6. The three-dimensional human hand keypoint location method of claim 4, wherein said third neural network is a convolutional neural network, said predicting, by said third neural network, keypoint coordinates of the depth map of the normalized palm region and determining, by the predicted keypoint coordinates of the depth map of the normalized palm region, keypoint coordinates of the palm in the depth image of the actual scene, comprising:

sending the depth map of the normalized palm region into a third neural network, and outputting predicted coordinate values of key points of the normalized palm region by the third neural network, wherein the number of the predicted coordinate values is m × 3, m represents the number of the palm key points, and each coordinate value represents an abscissa, an ordinate or a depth value;

converting the predicted coordinate values into coordinate values in a palm area before size conversion; wherein, the conversion formula is:

（1）

wherein the content of the first and second substances,

and

respectively representing width and height expansion factors in the size transformation process, (xi, yi) respectively representing an abscissa and an ordinate in predicted coordinate values of the key points, (xi ', yi') respectively representing an abscissa and an ordinate in coordinate values of the key points in the palm area before size transformation, and m represents the number of the key points;

adding the minimum value of the horizontal and vertical coordinates of the coordinate system corresponding to all the pixel points in the palm region before the size transformation relative to the depth image with the fixed size to the horizontal and vertical coordinates of the coordinate values of the key points in the palm region before the size transformation (the minimum value of the horizontal and vertical coordinates of the coordinate system corresponding to all the pixel points in the palm region before the size transformation relative to the depth image with the fixed size) ((

) And obtaining the coordinates of the key points of the palm in the depth image with the fixed size.

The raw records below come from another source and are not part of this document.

From an optimization exercise on the open Yosys and OpenROAD flow, aimed at small area; shortcuts taken in it are not production practice.
The RTL was checked by simulation tests, not by an equivalence proof against the original design.
The flow treats the clock pin as an ideal source, which a real chip does not have.
Power figures rest on the tool's default switching activity, not on a simulated workload.

==> design.v <==
module kt8_core (
    input  wire        clk,
    input  wire        rst,           
    input  wire        start,         
    input  wire [15:0] start_addr,    
    input  wire        suspend,       
    output reg         mem_req,
    output reg         mem_we,
    output reg  [15:0] mem_addr,
    output reg  [7:0]  mem_wdata,
    input  wire [7:0]  mem_rdata,
    input  wire        mem_ready,
    output wire        busy,
    output wire        halted,
    output wire        faulted,
    output wire [2:0]  fault_code,
    output wire        retire,
    output wire [15:0] pc,
    output wire [7:0]  a,
    output wire [7:0]  w,
    output wire [7:0]  x,
    output wire [7:0]  y,
    output wire [7:0]  z,
    output wire [7:0]  sp,
    output wire [7:0]  flags
);
    localparam [4:0] S_BND  = 5'b00000,   
                     S_INC  = 5'b00001,   
                     S_SHH  = 5'b00010,   
                     S_IDX  = 5'b00011,   
                     S_PCX  = 5'b00100,   
                     S_ENDP = 5'b00101,   
                     S_PSHT = 5'b00110,   
                     S_EX   = 5'b01000,   
                     S_SPX  = 5'b01001,   
                     S_OPF  = 5'b10000,   
                     S_RD1  = 5'b10001,   
                     S_RD2  = 5'b10010,   
                     S_RDM  = 5'b10011,   
                     S_WR   = 5'b10100,   
                     S_WAIT = 5'b10101,   
                     S_DSP  = 5'b10110,   
                     S_RET  = 5'b10111,   
                     S_IDLE = 5'b11000,
                     S_HALT = 5'b11110;
    localparam [2:0] F_SEGMENT = 3'd1, F_HEADER = 3'd2, F_ILLEGAL = 3'd3,
                     F_STACK   = 3'd4, F_ADDRESS = 3'd5;
    reg [4:0]  state;
    reg [3:0]  cnt;
    reg        cy;         
    reg        ph;         
    reg        ex;         
    reg        boot;       
    reg [15:0] rpc, ar;
    reg [15:0] endr;
    reg        e16;
    reg [7:0]  ra, rw, rx, ry, rz, rsp, t;
    reg [6:0]  op;
    reg        fn, fv, f4, f3, f2, fz, fc;
    wire ended = state[4] & state[3];
    assign busy       = ~ended;
    assign halted     = (state == S_HALT);
    assign faulted    = ended & (state[2:0] != 3'd0) & (state[2:1] != 2'b11);
    assign fault_code = faulted ? state[2:0] : 3'd0;
    assign retire     = (state == S_RET);
    assign pc    = rpc;
    assign a     = ra;
    assign w     = rw;
    assign x     = rx;
    assign y     = ry;
    assign z     = rz;
    assign sp    = rsp;
    assign flags = {fn, fv, 1'b1, f4, f3, f2, fz, fc};
    localparam [4:0] K_NOP = 5'd0,  K_MOV = 5'd1,  K_LD  = 5'd2,  K_ST  = 5'd3,
                     K_JMP = 5'd4,  K_JMPI= 5'd5,  K_JFN = 5'd6,  K_RET = 5'd7,
                     K_BR  = 5'd8,  K_CLC = 5'd9,  K_SEC = 5'd10, K_CLO = 5'd11,
                     K_PHS = 5'd12, K_POS = 5'd13,
                     K_CMP = 5'd16, K_AND = 5'd17, K_ORA = 5'd18, K_XOR = 5'd19,
                     K_ROL = 5'd20, K_ROR = 5'd21, K_BSR = 5'd22, K_BSL = 5'd23,
                     K_ADD = 5'd24, K_SUB = 5'd25, K_INC = 5'd26, K_DEC = 5'd27,
                     K_INR = 5'd28, K_DER = 5'd29, K_ILL = 5'd31;
    localparam [1:0] M_IMP = 2'd0, M_IMM = 2'd1, M_ABS = 2'd2, M_IDX = 2'd3;
    reg [4:0] kind;
    reg [1:0] mode;
    reg [2:0] rix;
    always @(*) begin
        kind = K_ILL;
        mode = M_IMP;
        rix  = 3'd1;
        case (op)
            7'd0:  kind = K_NOP;
            7'd1:  kind = K_MOV;
            7'd2:  begin kind = K_LD;  mode = M_ABS; rix = 3'd1; end
            7'd3:  begin kind = K_LD;  mode = M_IDX; rix = 3'd1; end
            7'd4:  begin kind = K_LD;  mode = M_IMM; rix = 3'd1; end
            7'd5:  begin kind = K_LD;  mode = M_ABS; rix = 3'd2; end
            7'd6:  begin kind = K_LD;  mode = M_IDX; rix = 3'd2; end
            7'd7:  begin kind = K_LD;  mode = M_IMM; rix = 3'd2; end
            7'd8:  begin kind = K_LD;  mode = M_ABS; rix = 3'd3; end
            7'd9:  begin kind = K_LD;  mode = M_IDX; rix = 3'd3; end
            7'd10: begin kind = K_LD;  mode = M_IMM; rix = 3'd3; end
            7'd11: begin kind = K_LD;  mode = M_ABS; rix = 3'd4; end
            7'd12: begin kind = K_LD;  mode = M_IDX; rix = 3'd4; end
            7'd13: begin kind = K_LD;  mode = M_IMM; rix = 3'd4; end
            7'd14: begin kind = K_LD;  mode = M_ABS; rix = 3'd5; end
            7'd15: begin kind = K_LD;  mode = M_IDX; rix = 3'd5; end
            7'd16: begin kind = K_LD;  mode = M_IMM; rix = 3'd5; end
            7'd17: begin kind = K_ST;  mode = M_ABS; rix = 3'd1; end
            7'd18: begin kind = K_ST;  mode = M_IDX; rix = 3'd1; end
            7'd19: begin kind = K_ST;  mode = M_ABS; rix = 3'd2; end
            7'd20: begin kind = K_ST;  mode = M_IDX; rix = 3'd2; end
            7'd21: begin kind = K_ST;  mode = M_ABS; rix = 3'd3; end
            7'd22: begin kind = K_ST;  mode = M_IDX; rix = 3'd3; end
            7'd23: begin kind = K_ST;  mode = M_ABS; rix = 3'd4; end
            7'd24: begin kind = K_ST;  mode = M_IDX; rix = 3'd4; end
            7'd25: begin kind = K_ST;  mode = M_ABS; rix = 3'd5; end
            7'd26: begin kind = K_ST;  mode = M_IDX; rix = 3'd5; end
            7'd27: kind = K_JMP;
            7'd28: kind = K_JMPI;
            7'd29: kind = K_JFN;
            7'd30: kind = K_RET;
            7'd31, 7'd32, 7'd33, 7'd34, 7'd35, 7'd36: begin kind = K_BR; rix = op[2:0]; end
            7'd37: kind = K_CLC;
            7'd38: kind = K_SEC;
            7'd39: kind = K_CLO;
            7'd40: kind = K_PHS;
            7'd41: kind = K_POS;
            7'd42: kind = K_ST;    
            7'd43: kind = K_LD;    
            7'd44: begin kind = K_CMP; mode = M_ABS; rix = 3'd1; end
            7'd45: begin kind = K_CMP; mode = M_IDX; rix = 3'd1; end
            7'd46: begin kind = K_CMP; mode = M_IMM; rix = 3'd1; end
            7'd47: begin kind = K_CMP; mode = M_ABS; rix = 3'd2; end
            7'd48: begin kind = K_CMP; mode = M_IDX; rix = 3'd2; end
            7'd49: begin kind = K_CMP; mode = M_IMM; rix = 3'd2; end
            7'd50: begin kind = K_CMP; mode = M_ABS; rix = 3'd3; end
            7'd51: begin kind = K_CMP; mode = M_IDX; rix = 3'd3; end
            7'd52: begin kind = K_CMP; mode = M_IMM; rix = 3'd3; end
            7'd53: begin kind = K_AND; mode = M_ABS; end
            7'd54: begin kind = K_AND; mode = M_IDX; end
            7'd55: begin kind = K_AND; mode = M_IMM; end
            7'd56: begin kind = K_ORA; mode = M_ABS; end
            7'd57: begin kind = K_ORA; mode = M_IDX; end
            7'd58: begin kind = K_ORA; mode = M_IMM; end
            7'd59: begin kind = K_XOR; mode = M_ABS; end
            7'd60: begin kind = K_XOR; mode = M_IDX; end
            7'd61: begin kind = K_XOR; mode = M_IMM; end
            7'd62: begin kind = K_ROL; mode = M_ABS; end
            7'd63: begin kind = K_ROL; mode = M_IMP; end
            7'd64: begin kind = K_ROR; mode = M_ABS; end
            7'd65: begin kind = K_ROR; mode = M_IMP; end
            7'd66: kind = K_BSR;
            7'd67: kind = K_BSL;
            7'd69: begin kind = K_ADD; mode = M_ABS; end
            7'd70: begin kind = K_ADD; mode = M_IDX; end
            7'd71: begin kind = K_ADD; mode = M_IMM; end
            7'd72: begin kind = K_SUB; mode = M_ABS; end
            7'd73: begin kind = K_SUB; mode = M_IDX; end
            7'd74: begin kind = K_SUB; mode = M_IMM; end
            7'd75: begin kind = K_INC; mode = M_ABS; end
            7'd76: begin kind = K_INC; mode = M_IDX; end
            7'd77: begin kind = K_DEC; mode = M_ABS; end
            7'd78: begin kind = K_DEC; mode = M_IDX; end
            7'd79: begin kind = K_INR; rix = 3'd2; end
            7'd80: begin kind = K_DER; rix = 3'd2; end
            7'd81: begin kind = K_INR; rix = 3'd3; end
            7'd82: begin kind = K_DER; rix = 3'd3; end
            default: kind = K_ILL;
        endcase
    end
    wire is_push = (op == 7'd29) || (op == 7'd40) || (op == 7'd42);    
    wire is_pop  = (op == 7'd30) || (op == 7'd41) || (op == 7'd43);    
    wire is_stk  = is_push || is_pop;
    wire memop   = mode[1];
    wire rmw     = memop && ((kind == K_ROL) || (kind == K_ROR) ||
                             (kind == K_INC) || (kind == K_DEC));
    wire sp_zero = (rsp == 8'h00);
    wire sp_full = (rsp == 8'hFF);
    wire ar_hi1  = &ar[15:1];                  
    wire mov_ok  = (ar[15:11] == 5'd0) && (ar[10:8] != 3'd0) && (ar[10:9] != 2'b11) &&
                   (ar[7:3] == 5'd0)   && (ar[2:0] != 3'd0)  && (ar[2:1] != 2'b11);
    reg br_taken;
    always @(*) begin
        case (rix)
            3'd7:    br_taken = !fc;    
            3'd0:    br_taken =  fc;    
            3'd1:    br_taken = !fz;    
            3'd2:    br_taken =  fz;    
            3'd3:    br_taken = !fn;    
            default: br_taken =  fn;    
        endcase
    end
    wire pass  = ~state[4];
    wire first = (cnt == 4'd0);
    wire last  = (cnt[2:0] == 3'd7) && (cnt[3] || state[3]);
    wire hsel_ar = (cnt[3] == ph);       
    wire hsel_pc = (cnt[3] == ~ph);      
    function [7:0] rf;
        input [2:0] i;
        begin
            case (i)
                3'd1:    rf = ra;
                3'd2:    rf = rw;
                3'd3:    rf = rx;
                3'd4:    rf = ry;
                default: rf = rz;
            endcase
        end
    endfunction
    wire [2:0] src_i = (kind == K_MOV) ? ar[10:8] : rix;
    wire [2:0] dst_i = (kind == K_MOV) ? ar[2:0]  : rix;
    wire [7:0] src_v = rf(src_i);
    wire [7:0] fl_v  = {fn, fv, 1'b1, f4, f3, f2, fz, fc};
    reg  u, bb, cinit;
    reg  res;
    reg  cy_n;
    wire cin  = first ? cinit : cy;
    wire sum  = u ^ bb ^ cin;
    wire cout = (u & bb) | (cin & (u ^ bb));
    reg pc_sh, ar_sh, end_sh, t_sh, sp_sh;
    reg pc_in, ar_in, end_in, t_in, sp_in;
    reg rf_sh_src, rf_sh_dst;    
    reg setnz, zacc;             
    reg last_c, last_v, last_ncmp;
    always @(*) begin
        u = 1'b0; bb = 1'b0; cinit = 1'b0; res = sum; cy_n = cout;
        pc_sh = 1'b0; ar_sh = 1'b0; end_sh = 1'b0; t_sh = 1'b0; sp_sh = 1'b0;
        pc_in = rpc[0]; ar_in = ar[0]; end_in = endr[0]; t_in = t[0]; sp_in = rsp[0];
        rf_sh_src = 1'b0; rf_sh_dst = 1'b0;
        setnz = 1'b0; zacc = 1'b0;
        last_c = 1'b0; last_v = 1'b0; last_ncmp = 1'b0;
        case (state)
            S_BND: begin
                u = rpc[0]; bb = ~endr[0]; cinit = 1'b1;
                pc_sh = 1'b1; end_sh = 1'b1;
                ar_sh = 1'b1; ar_in = rpc[0];
            end
            S_INC: begin
                u = ar[0]; cinit = 1'b1;
                ar_sh = 1'b1; ar_in = sum;
                pc_sh = boot & ~ph; pc_in = ar[0];
            end
            S_SHH: begin
                ar_sh = 1'b1; ar_in = hsel_ar ? t[0] : ar[0];
                t_sh = 1'b1; t_in = (hsel_ar && is_pop) ? 1'b0 : t[0];
            end
            S_IDX: begin
                u = ar[0]; bb = rw[0];
                ar_sh = 1'b1; ar_in = cnt[3] ? 1'b0 : sum;
            end
            S_PCX: begin
                if (kind == K_JMP || kind == K_JFN || kind == K_JMPI || kind == K_RET) begin
                    u = ar[0]; ar_sh = 1'b1;
                end else
                    u = rpc[0];
                if (kind == K_BR && br_taken) begin
                    bb = cnt[3] ? t[7] : t[0];
                    t_sh = ~cnt[3];
                end else
                    bb = (cnt[3:1] == 3'd0);
                pc_sh = 1'b1; pc_in = sum;
            end
            S_ENDP: begin
                u = rpc[0]; bb = ar[0];
                pc_sh = 1'b1; ar_sh = 1'b1;
                end_sh = 1'b1; end_in = sum;
            end
            S_SPX: begin
                u = rsp[0]; bb = ~is_pop; cinit = is_pop;
                sp_sh = 1'b1; sp_in = sum;
            end
            S_PSHT: begin
                pc_sh = 1'b1;
                t_sh = 1'b1; t_in = hsel_pc ? rpc[0] : t[0];
            end
            S_EX: begin
                case (kind)
                    K_LD: begin    
                        res = t[0]; t_sh = 1'b1; t_in = is_pop ? 1'b0 : t[0];
                        rf_sh_dst = 1'b1; setnz = 1'b1; zacc = 1'b1;
                    end
                    K_ST: begin    
                        u = src_v[0]; res = u;
                        rf_sh_src = 1'b1; t_sh = 1'b1; t_in = res;
                    end
                    K_PHS: begin
                        t_sh = 1'b1; t_in = fl_v[cnt[2:0]];
                    end
                    K_POS: begin
                        t_sh = 1'b1; t_in = 1'b0;
                    end
                    K_MOV: begin
                        u = src_v[0]; res = u;
                        rf_sh_src = 1'b1; rf_sh_dst = 1'b1; setnz = 1'b1; zacc = 1'b1;
                    end
                    K_CMP: begin
                        u = src_v[0]; bb = ~t[0]; cinit = 1'b1;
                        rf_sh_src = 1'b1; t_sh = 1'b1; zacc = 1'b1;
                        last_c = 1'b1; last_ncmp = 1'b1;
                    end
                    K_AND, K_ORA, K_XOR: begin
                        u = ra[0]; bb = t[0];
                        res = (kind == K_AND) ? (u & bb) : (kind == K_ORA) ? (u | bb) : (u ^ bb);
                        rf_sh_dst = 1'b1; t_sh = 1'b1; setnz = 1'b1; zacc = 1'b1;
                    end
                    K_ADD, K_SUB: begin
                        u = ra[0]; bb = t[0] ^ (kind == K_SUB); cinit = fc;
                        rf_sh_dst = 1'b1; t_sh = 1'b1; setnz = 1'b1; zacc = 1'b1;
                        last_c = 1'b1; last_v = 1'b1;
                    end
                    K_ROL, K_BSL: begin
                        u = memop ? t[0] : ra[0];
                        cinit = (kind == K_ROL) & fc;
                        res = cin; cy_n = u;
                        if (memop) begin t_sh = 1'b1; t_in = res; end
                        else rf_sh_dst = 1'b1;
                        setnz = 1'b1; zacc = (kind == K_ROL) & ~memop;
                        last_c = 1'b1;
                    end
                    K_ROR, K_BSR: begin
                        u = memop ? t[0] : ra[0];
                        res = last ? ((kind == K_ROR) & fc) : (memop ? t[1] : ra[1]);
                        cy_n = first ? u : cy;
                        if (memop) begin t_sh = 1'b1; t_in = res; end
                        else rf_sh_dst = 1'b1;
                        setnz = 1'b1; zacc = (kind == K_ROR) & ~memop;
                        last_c = 1'b1;
                    end
                    K_INC, K_DEC: begin
                        u = t[0]; bb = (kind == K_DEC); cinit = (kind == K_INC);
                        t_sh = 1'b1; t_in = res; setnz = 1'b1; zacc = 1'b1;
                    end
                    K_INR, K_DER: begin
                        u = src_v[0]; bb = (kind == K_DER); cinit = (kind == K_INR);
                        rf_sh_dst = 1'b1; setnz = 1'b1; zacc = 1'b1;
                    end
                    default: ;
                endcase
            end
            default: ;
        endcase
    end
    wire push_flt = is_push && sp_zero;
    always @(*) begin
        mem_req   = (state == S_OPF) || (state == S_RD1) || (state == S_RD2) ||
                    (state == S_RDM) || (state == S_WR && !push_flt);
        mem_we    = (state == S_WR);
        mem_addr  = (is_stk && (state == S_RDM || state == S_WR)) ? {8'h01, rsp} : ar;
        mem_wdata = t;
    end
    wire xfer = mem_req && mem_ready;
    wire start_take = start && ended;
    wire clr = rst || start_take;
    wire [5:1] rf_en, rf_dst;
    genvar gi;
    generate for (gi = 1; gi <= 5; gi = gi + 1) begin : g_rf
        assign rf_dst[gi] = rf_sh_dst && (dst_i == gi);
        assign rf_en[gi]  = rf_dst[gi] || (rf_sh_src && (src_i == gi)) ||
                            (gi == 2 && state == S_IDX && !cnt[3]);
    end endgenerate
    always @(posedge clk) begin
        if (pc_sh)  rpc  <= {pc_in, rpc[15:1]};
        if (ar_sh)  ar   <= {ar_in, ar[15:1]};
        if (end_sh) endr <= {end_in, endr[15:1]};
        if (t_sh)   t    <= {t_in, t[7:1]};
        if (sp_sh)  rsp  <= {sp_in, rsp[7:1]};
        if (rf_en[1]) ra <= {rf_dst[1] ? res : ra[0], ra[7:1]};
        if (rf_en[2]) rw <= {rf_dst[2] ? res : rw[0], rw[7:1]};
        if (rf_en[3]) rx <= {rf_dst[3] ? res : rx[0], rx[7:1]};
        if (rf_en[4]) ry <= {rf_dst[4] ? res : ry[0], ry[7:1]};
        if (rf_en[5]) rz <= {rf_dst[5] ? res : rz[0], rz[7:1]};
        if (pass) cy <= cy_n;
        cnt <= (pass && !last) ? cnt + 4'd1 : 4'd0;
        if (setnz) fn <= res;
        if (zacc)  fz <= (first ? 1'b1 : fz) & ~res;
        if (last && last_c)    fc <= cy_n;
        if (last && last_v)    fv <= cin ^ cout;
        if (last && last_ncmp) fn <= ~cout;
        if (state == S_EX && kind == K_POS && first)
            {fn, fv, f4, f3, f2, fz, fc} <= {t[7:6], t[4:0]};
        case (state)
            S_WAIT: begin
                if (boot || !suspend) begin
                    if (boot && ar[15:14] == 2'b00) state <= 5'b11000 | F_SEGMENT;
                    else if (ar_hi1)                state <= 5'b11000 | F_ADDRESS;
                    else                            state <= S_OPF;
                end
            end
            S_BND: if (last) state <= (cout && !e16) ? S_HALT : S_WAIT;
            S_OPF: if (xfer) begin
                op <= mem_rdata[6:0];
                ph <= 1'b0;
                ex <= 1'b0;
                if (boot ? (mem_rdata != 8'h7F) : mem_rdata[7])
                    state <= 5'b11000 | (boot ? F_HEADER : F_ILLEGAL);
                else
                    state <= S_INC;
            end
            S_INC: if (last) state <= ph ? S_RD2 : S_RD1;
            S_RD1: if (xfer) begin t <= mem_rdata; ph <= 1'b1; state <= S_INC; end
            S_RD2: if (xfer) begin ar[7:0] <= mem_rdata; state <= S_SHH; end
            S_SHH: if (last) state <= (ex && is_pop) ? S_WR :
                                      (mode == M_IDX && !boot) ? S_IDX : S_DSP;
            S_IDX: if (last) state <= S_DSP;
            S_DSP: begin
                ph <= 1'b0;
                ex <= 1'b1;
                if (boot) state <= S_PCX;
                else if (kind == K_ILL || (kind == K_MOV && !mov_ok))
                    state <= 5'b11000 | F_ILLEGAL;
                else if (is_pop)
                    state <= sp_full ? (5'b11000 | F_STACK) : S_SPX;
                else case (kind)
                    K_JMPI: begin
                        if (ex) state <= S_PCX;
                        else if (ar_hi1 && ar[0]) state <= 5'b11000 | F_ADDRESS;
                        else state <= S_RD1;
                    end
                    K_NOP, K_JMP, K_BR: state <= S_PCX;
                    K_CLC: begin fc <= 1'b0; state <= S_PCX; end
                    K_SEC: begin fc <= 1'b1; state <= S_PCX; end
                    K_CLO: begin fv <= 1'b0; state <= S_PCX; end
                    K_JFN: state <= S_PSHT;
                    default: state <= (memop && kind != K_ST) ? S_RDM : S_EX;
                endcase
            end
            S_RDM: if (xfer) begin
                t <= mem_rdata;
                state <= (kind == K_RET) ? S_SHH : S_EX;
            end
            S_EX: if (last) state <= (kind == K_ST || rmw || is_stk) ? S_WR : S_PCX;
            S_WR: begin
                if (push_flt) state <= 5'b11000 | F_STACK;
                else if (xfer) begin
                    if (is_push) state <= S_SPX;
                    else if (kind == K_RET && !ph) begin
                        ph <= 1'b1;
                        state <= sp_full ? (5'b11000 | F_STACK) : S_SPX;
                    end else state <= S_PCX;
                end
            end
            S_SPX: if (last) begin
                if (is_pop) state <= S_RDM;
                else if (kind == K_JFN && !ph) begin ph <= 1'b1; state <= S_PSHT; end
                else state <= S_PCX;
            end
            S_PSHT: if (last) state <= S_WR;
            S_PCX: if (last) begin
                if (boot) begin e16 <= cout; state <= S_ENDP; end
                else state <= S_RET;
            end
            S_ENDP: if (last) begin e16 <= e16 | cout; boot <= 1'b0; state <= S_BND; end
            S_RET: state <= S_BND;
            default: begin    
                if (start) begin
                    ar   <= start_addr;
                    boot <= 1'b1;
                    state <= S_WAIT;
                end
            end
        endcase
        if (clr) begin
            rpc <= 16'h0000;
            ra <= 8'h00; rw <= 8'h00; rx <= 8'h00; ry <= 8'h00; rz <= 8'h00;
            rsp <= 8'hFF;
            {fn, fv, f4, f3, f2, fz, fc} <= 7'b0000100;
        end
        if (rst) state <= S_IDLE;
    end
endmodule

7. A three-dimensional human hand key point positioning device is characterized by comprising:

the acquisition module is used for acquiring a depth image of an actual scene;

8. The three-dimensional human hand keypoint locating device of claim 7, wherein said segmentation module comprises:

the transformation unit is used for carrying out size transformation on the depth image to obtain a depth image with a fixed size;

a segmentation unit, configured to input the fixed-size depth image into a first neural network, and perform palm region segmentation on the fixed-size depth image using the first neural network;

and the denoising unit is used for denoising the depth image with the fixed size after the palm region is segmented to obtain the segmented palm region.

9. A terminal device comprising a memory, a processor and a computer program stored in the memory and executable on the processor, characterized in that the processor implements the steps of the method according to any of claims 1-6 when executing the computer program.

10. A computer-readable medium, in which a computer program is stored which, when being processed and executed, carries out the steps of the method according to any one of claims 1 to 6.